The Chinese endeavour, experts feel have broken a technical barrier that could open the door to human cloning.

According to reports, Zhong Zhong and Hua Hua, the two identical long-tailed macaques, were born eight and six weeks ago.

They are the first primates – the order of mammals that includes monkeys, apes and humans – to be cloned from a non-embryonic cell.

It was achieved through a process called somatic cell nuclear transfer (SCNT), which involves transferring the nucleus of a cell, which includes its DNA, into an egg which has had its nucleus removed, according to ABC news.

Researchers at the Chinese Academy of Sciences Institute of Neuroscience in Shanghai said their work should be a boon to medical research by making it possible to study diseases like cancer.

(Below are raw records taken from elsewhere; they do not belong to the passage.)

### src/rtl/pkc_noise_arbiter.sv
// pkc_noise_arbiter: shares one noise sample source between KeyGen and Enc.
// One requester owns the source for a full N-coefficient burst; coefficients
// at index >= ACTIVE_CNT are emitted as zero without consuming the source.
module pkc_noise_arbiter #(
  parameter int p          = 1049089,
  parameter int N          = 256,
  parameter int logP       = $clog2(p),
  parameter int logN       = $clog2(N),
  parameter int ACTIVE_CNT = N
) (
  input  logic            clk,
  input  logic            reset,
  input  logic            smp_valid,
  input  logic [logP-1:0] smp_data,
  output logic            smp_ready,
  input  logic            kg_req,
  input  logic            kg_ready,
  output logic            kg_valid,
  output logic [logP-1:0] kg_data,
  output logic            kg_done,
  input  logic            enc_req,
  input  logic            enc_ready,
  output logic            enc_valid,
  output logic [logP-1:0] enc_data,
  output logic            enc_done,
  output logic            abort,
  output logic [1:0]      grant_state,
  output logic [logN-1:0] coef_cnt
);
  typedef enum logic [1:0] {IDLE = 2'd0, GRANT_KG = 2'd1, GRANT_ENC = 2'd2} state_t;

  // one extra bit so ACTIVE_CNT == N is representable
  localparam logic [logN:0]   ACT  = (logN+1)'(ACTIVE_CNT);
  localparam logic [logN-1:0] LAST = logN'(N-1);

  state_t          state_q, state_d;
  logic [logN-1:0] cnt_q, cnt_d;
  logic            last_enc_q, last_enc_d;  // 1: Enc owned the previous burst

  logic            own_kg, own_req, own_rdy, active, o_valid, xfer;
  logic [logP-1:0] o_data;

  // next-state and combinational datapath; reset forces every output low
  always_comb begin
    state_d    = state_q;
    cnt_d      = cnt_q;
    last_enc_d = last_enc_q;
    own_kg     = (state_q == GRANT_KG);
    own_req    = own_kg ? kg_req : enc_req;
    own_rdy    = own_kg ? kg_ready : enc_ready;
    active     = ({1'b0, cnt_q} < ACT);
    o_valid    = 1'b0;
    o_data     = '0;
    xfer       = 1'b0;
    smp_ready  = 1'b0;
    kg_valid   = 1'b0;
    kg_data    = '0;
    kg_done    = 1'b0;
    enc_valid  = 1'b0;
    enc_data   = '0;
    enc_done   = 1'b0;
    abort      = 1'b0;
    if (!reset) begin
      case (state_q)
        IDLE: begin
          // round robin on a tie: the requester that did not own last time wins
          if (kg_req && (!enc_req || last_enc_q)) state_d = GRANT_KG;
          else if (enc_req)                      state_d = GRANT_ENC;
        end
        GRANT_KG, GRANT_ENC: begin
          if (!own_req) begin
            // owner walked away: no transfer this cycle, release the source
            abort      = 1'b1;
            state_d    = IDLE;
            cnt_d      = '0;
            last_enc_d = !own_kg;
          end else begin
            // masked coefficients are always-valid zeros and leave the source alone
            o_valid   = active ? smp_valid : 1'b1;
            o_data    = active ? smp_data : '0;
            smp_ready = active && own_rdy;
            xfer      = o_valid && own_rdy;
            if (xfer) begin
              if (cnt_q == LAST) begin
                kg_done    = own_kg;
                enc_done   = !own_kg;
                state_d    = IDLE;
                cnt_d      = '0;
                last_enc_d = !own_kg;
              end else begin
                cnt_d = cnt_q + logN'(1);
              end
            end
          end
          kg_valid  = own_kg && o_valid;
          kg_data   = own_kg ? o_data : '0;
          enc_valid = !own_kg && o_valid;
          enc_data  = own_kg ? '0 : o_data;
        end
        default: state_d = IDLE;
      endcase
    end
  end

  // state, burst counter and round-robin history
  always_ff @(posedge clk) begin
    if (reset) begin
      state_q    <= IDLE;
      cnt_q      <= '0;
      last_enc_q <= 1'b1;
    end else begin
      state_q    <= state_d;
      cnt_q      <= cnt_d;
      last_enc_q <= last_enc_d;
    end
  end

  assign grant_state = reset ? 2'd0 : state_q;
  assign coef_cnt    = reset ? '0 : cnt_q;
endmodule

### config.mk
export PLATFORM = sky130hd
export DESIGN_NAME = pkc_noise_arbiter
export DESIGN_NICKNAME = d
export VERILOG_FILES = /design/src/rtl/pkc_noise_arbiter.sv
export SDC_FILE = /design/constraint.sdc
export NUM_CORES = 1
export LEC_CHECK = 0
export BUFFER_PORTS_ARGS = -buffer_cell sky130_fd_sc_hd__buf_4
export CORE_MARGIN = 2
export CORE_UTILIZATION = 44
export CTS_BUF_LIST = sky130_fd_sc_hd__clkbuf_8
export DETAILED_ROUTE_END_ITERATION = 6
export GPL_TIMING_DRIVEN = 0
export PLACE_DENSITY = 0.88
export SYNTH_ARGS = -nofsm -noshare
export SYNTH_HDL_FRONTEND = slang
export SYNTH_SLANG_ARGS = --single-unit
### constraint.sdc
create_clock -name clk -period 3.2 [get_ports clk]
set_clock_uncertainty 0.2 [all_clocks]
set_input_delay 0.32 -clock clk [delete_from_list [all_inputs] [get_ports clk]]
set_output_delay 0.32 -clock clk [all_outputs]
set_load 0.1 [all_outputs]
==> flow_summary.json, run 1 <==
{
  "top_level_ports": 86,
  "hold_start": "reset",
  "reg2regPathDepth": 8,
  "whs_ps": 202,
  "min_path_type": "in2reg",
  "r2r-start": "state_q[1]",
  "cts_made_buffers": 3,
  "cp_num_buf_inv": 4,
  "clock_path_buffers": 2,
  "crit_fanout": 10,
  "die_area_um2": 2920,
  "die_w_um": 54.1,
  "synthCells": 156,
  "cts_tree": "yes",
  "place_congestion": 0.874,
  "pre_cts_ws_ps": 560,
  "nets": 277,
  "outcome": "complete, no violations",
  "clock_latency_ps": 240,
  "cts_root_buffer": "clkbuf_8",
  "grt_max_degree": 11,
  "drc": 0,
  "worstPathArrival_ps": 2390,
  "fmax_ghz": 0.344,
  "drive_gt1_share_pct": 39.2,
  "synth_area_per_cell_um2": 7.07,
  "combPwrFrac_pct": 52.2,
  "critPathKind": "reg2out",
  "fin_ws_ps": 290,
  "switchingPower_mw": 0.280,
  "whs_path_depth": 3,
  "cp_top_family": "buffers and inverters",
  "ir_drop_mv": 0.387,
  "path_common_cell": "inv_1",
  "setup_viol": 0,
  "synth_nets": 187,
  "place_area_um2": 1790,
  "reg2reg_slack_ps": 990,
  "worst_pin_slew_ps": 488,
  "grt_pass1_vias": 1160,
  "syn2layout_area_growth_pct": 66.3,
  "stdcell_area_um2": 1830,
  "synth_top_area_share_pct": 23.8,
  "layout_common_cells": "buf_4 (85), and2_1 (42), nor2_1 (12)",
  "required_ps": 2680,
  "vias_per_cell": 5.19,
  "initial_core_util_pct": 45.3,
  "dp_hpwl_mm": 2.93,
  "p_seq_share_pct": 24.4,
  "clkPwrFrac_pct": 23.4,
  "rsz0062_at_grt": "no",
  "antenna_cells": 0,
  "hold_end": "cnt_q[5]",
  "grt_pass1_wl_mm": 5.26,
  "wl_per_cell_um": 13.1,
  "path_clk_slew_ps": 50,
  "power.share.switching_pct": 46.9,
  "end_kind": "primary output",
  "cts_sinks": 11,
  "drt_iter0_markers": 36,
  "grt_usage_pct": 24.2,
  "synth_area_leaders": "and2_1 (24%), dfxtp_1 (20%), nor2b_1 (4.5%), o21ai_0 (4.1%), nor2_1 (4.1%)",
  "internal-power_mw": 0.317,
  "p_per_area_nw_per_um2": 326,
  "synth_top_area_cell": "and2_1",
  "synth_cell_type_count": 38,
  "fillers": 205,
  "coreArea_um2": 2430,
  "drt_wl_total_mm": 3.59,
  "drt-pass1-iter-count": 5,
  "slowest_stage": "ha_1",
  "post-route-period-util_pct": 90.9,
  "ant_nets": 0,
  "cp-start-kind": "flip-flop",
  "drv_slew": 0,
  "maxCapViolations": 0,
  "hold_buffers": 0,
  "p_leak_nw": 0.887,
  "timing.rr.end": "cnt_q[5]",
  "dp_cells": 271,
  "fp-row-count": 18,
  "postCtsResizedCells": 0,
  "tns_ps": 0,
  "final_common_cell": "buf_4",
  "relSlewSlack_pct": 67.5,
  "vias": 1426,
  "synth.ff_latch_count": 11,
  "synth_warnings": 0,
  "final_cells": 275,
  "critical_path.cell_chain": "inv_1, ha_1, nand2b_1, nor3_1, clkbuf_1, inv_1, nor2_1, buf_4",
  "dieHeight_um": 54.1,
  "hold_viol_final": 0,
  "cts_htree_levels": 1,
  "crit_path_max_incr_delay_ps": 390,
  "fin_crit_ps": 2910,
  "overflow": 0,
  "post_cts_buffers": 0,
  "yosysSeqAreaShare_pct": 20.0,
  "antenna_found_initial": 0,
  "port_buffers": 85,
  "synth_area_um2": 1100
}
## sequential cells by signal, indices dropped and copies added, names as in the netlist
name        count
cnt_q           8
last_enc_q      1
state_q         2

A visibly lelated Muming Poo who helped supervise the programme at the institute said, “Humans are also primates. So for the cloning of primate species, including humans, the technical barrier is now broken,” the report added.

Genetically identical animals are useful in research because confounding factors caused by genetic variability in non-cloned animals can complicate experiments.

They could be used to test new drugs for a range of diseases before clinical use.

The two new born monkeys are now being bottle-fed and are growing normally.

The researchers said they expect more macaque clones to be born over the coming months.